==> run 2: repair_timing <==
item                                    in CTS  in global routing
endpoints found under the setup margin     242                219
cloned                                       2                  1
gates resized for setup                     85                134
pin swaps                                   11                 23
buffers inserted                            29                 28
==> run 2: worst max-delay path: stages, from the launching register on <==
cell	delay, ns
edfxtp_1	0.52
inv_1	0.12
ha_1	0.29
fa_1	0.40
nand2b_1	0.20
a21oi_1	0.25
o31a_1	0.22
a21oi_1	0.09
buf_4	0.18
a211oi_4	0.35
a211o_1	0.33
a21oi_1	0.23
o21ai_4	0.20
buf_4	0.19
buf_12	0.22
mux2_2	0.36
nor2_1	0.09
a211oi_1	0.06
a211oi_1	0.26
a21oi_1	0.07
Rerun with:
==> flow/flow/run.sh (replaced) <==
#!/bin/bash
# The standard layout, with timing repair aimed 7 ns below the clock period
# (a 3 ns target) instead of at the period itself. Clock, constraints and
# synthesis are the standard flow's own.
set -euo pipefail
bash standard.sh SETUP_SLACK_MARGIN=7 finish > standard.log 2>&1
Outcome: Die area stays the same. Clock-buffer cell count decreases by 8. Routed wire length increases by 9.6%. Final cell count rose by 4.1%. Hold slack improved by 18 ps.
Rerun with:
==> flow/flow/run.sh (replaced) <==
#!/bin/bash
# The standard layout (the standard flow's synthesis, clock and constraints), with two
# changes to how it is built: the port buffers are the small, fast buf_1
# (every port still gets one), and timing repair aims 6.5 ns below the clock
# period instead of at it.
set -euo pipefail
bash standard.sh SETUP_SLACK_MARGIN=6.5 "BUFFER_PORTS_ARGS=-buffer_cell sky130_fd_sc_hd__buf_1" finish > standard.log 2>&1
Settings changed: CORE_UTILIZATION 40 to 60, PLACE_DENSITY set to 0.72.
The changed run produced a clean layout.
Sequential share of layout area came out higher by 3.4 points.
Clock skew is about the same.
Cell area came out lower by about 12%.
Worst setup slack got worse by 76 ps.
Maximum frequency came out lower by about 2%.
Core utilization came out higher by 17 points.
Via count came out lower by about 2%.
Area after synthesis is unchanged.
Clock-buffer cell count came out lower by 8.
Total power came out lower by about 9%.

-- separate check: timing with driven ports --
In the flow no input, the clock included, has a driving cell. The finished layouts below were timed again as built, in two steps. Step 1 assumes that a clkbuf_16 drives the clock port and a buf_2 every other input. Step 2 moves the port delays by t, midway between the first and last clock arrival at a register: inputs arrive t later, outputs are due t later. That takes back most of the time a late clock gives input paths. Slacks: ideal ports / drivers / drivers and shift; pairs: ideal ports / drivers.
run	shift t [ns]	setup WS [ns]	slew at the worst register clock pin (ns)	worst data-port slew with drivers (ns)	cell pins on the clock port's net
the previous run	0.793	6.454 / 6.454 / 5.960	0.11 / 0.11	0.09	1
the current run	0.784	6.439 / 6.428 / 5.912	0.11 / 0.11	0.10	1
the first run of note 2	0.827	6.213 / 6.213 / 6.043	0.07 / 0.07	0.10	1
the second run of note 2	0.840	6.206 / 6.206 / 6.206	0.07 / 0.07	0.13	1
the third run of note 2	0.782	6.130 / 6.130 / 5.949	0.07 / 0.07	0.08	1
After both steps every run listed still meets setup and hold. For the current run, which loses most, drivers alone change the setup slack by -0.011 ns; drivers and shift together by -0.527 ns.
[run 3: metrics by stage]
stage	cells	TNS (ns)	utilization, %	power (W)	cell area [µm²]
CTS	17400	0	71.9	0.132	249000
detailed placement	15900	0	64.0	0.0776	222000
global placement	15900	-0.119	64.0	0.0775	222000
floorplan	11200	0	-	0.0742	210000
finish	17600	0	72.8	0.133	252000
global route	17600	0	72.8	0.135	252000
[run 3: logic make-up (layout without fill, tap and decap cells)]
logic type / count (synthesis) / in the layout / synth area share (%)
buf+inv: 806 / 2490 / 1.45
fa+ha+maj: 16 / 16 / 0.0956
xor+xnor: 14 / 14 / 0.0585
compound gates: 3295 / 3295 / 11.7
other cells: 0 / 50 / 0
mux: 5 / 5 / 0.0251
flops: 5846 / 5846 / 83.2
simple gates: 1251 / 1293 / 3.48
This is an optimization exercise on Yosys and OpenROAD, whose aim is small area, not a production implementation. Only simulation tests tie the RTL to the original design; equivalence was not proved.

==> module mat_engine_top, before the edit <==
module mat_engine_top (
    input  logic        clk,
    input  logic        rst_n,
    input  logic        cmd_valid,
    input  logic [1:0]  cmd_op,
    input  logic [3:0]  cmd_addr,
    input  logic [7:0]  cmd_data,
    input  logic [3:0]  rd_addr,
    output logic [19:0] rd_data,
    output logic        busy,
    output logic        done
);
    localparam int CW = 17;
    logic       act;       
    logic [7:0] step;      
    logic [7:0] step_inc;
    logic [3:0] ph;        
    logic [3:0] ph_inc;
    logic       clr;       
    logic       seen;      
    logic       last;
    logic       take;
    logic       start;
    assign last  = (step == 8'd191);
    assign clr   = !seen && (ph == 4'd0);
    assign take  = cmd_valid && (!act || last);
    assign start = take && (cmd_op == 2'd3);
    mat_inc #(.W(8)) u_step_inc (.a(step), .y(step_inc));
    mat_inc #(.W(4)) u_ph_inc   (.a(ph),   .y(ph_inc));
    always_ff @(posedge clk or negedge rst_n) begin
        if (!rst_n) begin
            act  <= 1'b0;
            busy <= 1'b0;
            done <= 1'b0;
            ph   <= '0;
            seen <= 1'b0;
        end else begin
            seen <= seen || (ph != 4'd0);
            ph   <= ph_inc;
            busy <= act && !last;
            if (start) begin
                act  <= 1'b1;
                done <= 1'b0;
            end else if (act && last) begin
                act  <= 1'b0;
                done <= 1'b1;
            end
        end
    end
    always_ff @(posedge clk) begin
        step <= start ? 8'd0 : step_inc;
    end
    logic [7:0]   ring_a [16];
    logic [7:0]   ring_b [16];
    logic [127:0] ring_a_flat;
    logic [127:0] ring_b_flat;
    logic [3:0]   wplace;
    logic         wr_a;
    logic         wr_b;
    logic [7:0]   wd;
    mat_add #(.W(4)) u_wplace (.a({cmd_addr[1:0], cmd_addr[3:2]}), .b(~ph), .ci(1'b0), .y(wplace));
    assign wr_a = take && (cmd_op == 2'd1);
    assign wr_b = take && (cmd_op == 2'd2);
    assign wd   = clr ? 8'd0 : cmd_data;
    always_ff @(posedge clk) begin
        for (int i = 0; i < 16; i++) begin
            ring_a[i] <= (clr || (wr_a && wplace == 4'(i))) ? wd : ring_a[(i + 1) % 16];
            ring_b[i] <= (clr || (wr_b && wplace == 4'(i))) ? wd : ring_b[(i + 1) % 16];
        end
    end
    always_comb begin
        for (int i = 0; i < 16; i++) begin
            ring_a_flat[i*8 +: 8] = ring_a[i];
            ring_b_flat[i*8 +: 8] = ring_b[i];
        end
    end
    logic [CW-1:0]    ring_c [16];
    logic [16*CW-1:0] ring_c_flat;
    logic [CW-1:0]    nxt;
    mat_mac u_mac (
        .ring_a (ring_a_flat),
        .ring_b (ring_b_flat),
        .c_in   (ring_c[0]),
        .ph     (ph),
        .act    (act),
        .k      (step[5:4]),
        .slc    (step[7:6]),
        .c_out  (nxt)
    );
    always_ff @(posedge clk) begin
        for (int i = 0; i < 15; i++) ring_c[i] <= ring_c[i+1];
        ring_c[15] <= nxt;
    end
    always_comb begin
        for (int i = 0; i < 16; i++) ring_c_flat[i*CW +: CW] = ring_c[i];
    end
    mat_rd_port u_rd (
        .ring_c  (ring_c_flat),
        .rd_addr (rd_addr),
        .ph      (ph),
        .rd_data (rd_data)
    );
endmodule
Settings: LEC_CHECK=0, ABC_AREA=1, CAP_MARGIN=20, CORE_MARGIN=2, CORE_UTILIZATION=60, CTS_BUF_LIST=sky130_fd_sc_hd__clkbuf_8, CTS_CLUSTER_DIAMETER=60, CTS_CLUSTER_SIZE=18, PLACE_DENSITY=0.75, SLEW_MARGIN=20; clock period 10.0 ns.
standard.sh (not shown) runs the stock make flow with config.mk's settings and CLKGATE_MAP_FILE= SYNTH_SCRIPT=/design/flow/synth_recipe.tcl, a recipe that flattens the netlist after the stock synthesis.
==> flow/flow/run.sh <==
#!/bin/bash
# The standard layout (the standard.sh: standard synthesis, floorplan,
# placement, CTS, routing) with three changes, passed as ORFS variables:
#  - after the floorplan, OpenROAD's restructure re-synthesizes the
#    combinational logic for area, twice (flow/restructure.tcl; registers are kept,
#    ABC gets the library without the DONT_USE_CELLS, made by
#    flow/filter_lib.py);
#  - port buffers are sky130_fd_sc_hd__buf_1 (every input and output port
#    still gets its own buffer);
#  - clock tree synthesis runs without dummy loads, with the same buffer
#    and clustering settings as config.mk.
# standard.sh's output goes to standard.log; each ORFS step's log is in
# orfs/logs/, and ABC's log of the restructure in orfs/results/.../rmp/.
set -euo pipefail
here=$(pwd)
export RMP_FILTER="$here/flow/filter_lib.py"
export POST_FLOORPLAN_TCL="$here/flow/restructure.tcl"
export BUFFER_PORTS_ARGS="-buffer_cell sky130_fd_sc_hd__buf_1"
export CTS_ARGS="-sink_clustering_enable -repair_clock_nets -dont_use_dummy_load -buf_list sky130_fd_sc_hd__clkbuf_8 -sink_clustering_size 18 -sink_clustering_max_diameter 60"
bash standard.sh > standard.log 2>&1
Other scripts of this flow, unchanged in this note and not shown: flow/flow/filter_lib.py, flow/flow/restructure.tcl
The starting point finished with timing, DRC and antenna clean.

- - - -

If the string "came" appears in a line of the data above, that line counts. State how many such lines there are and nothing more.

7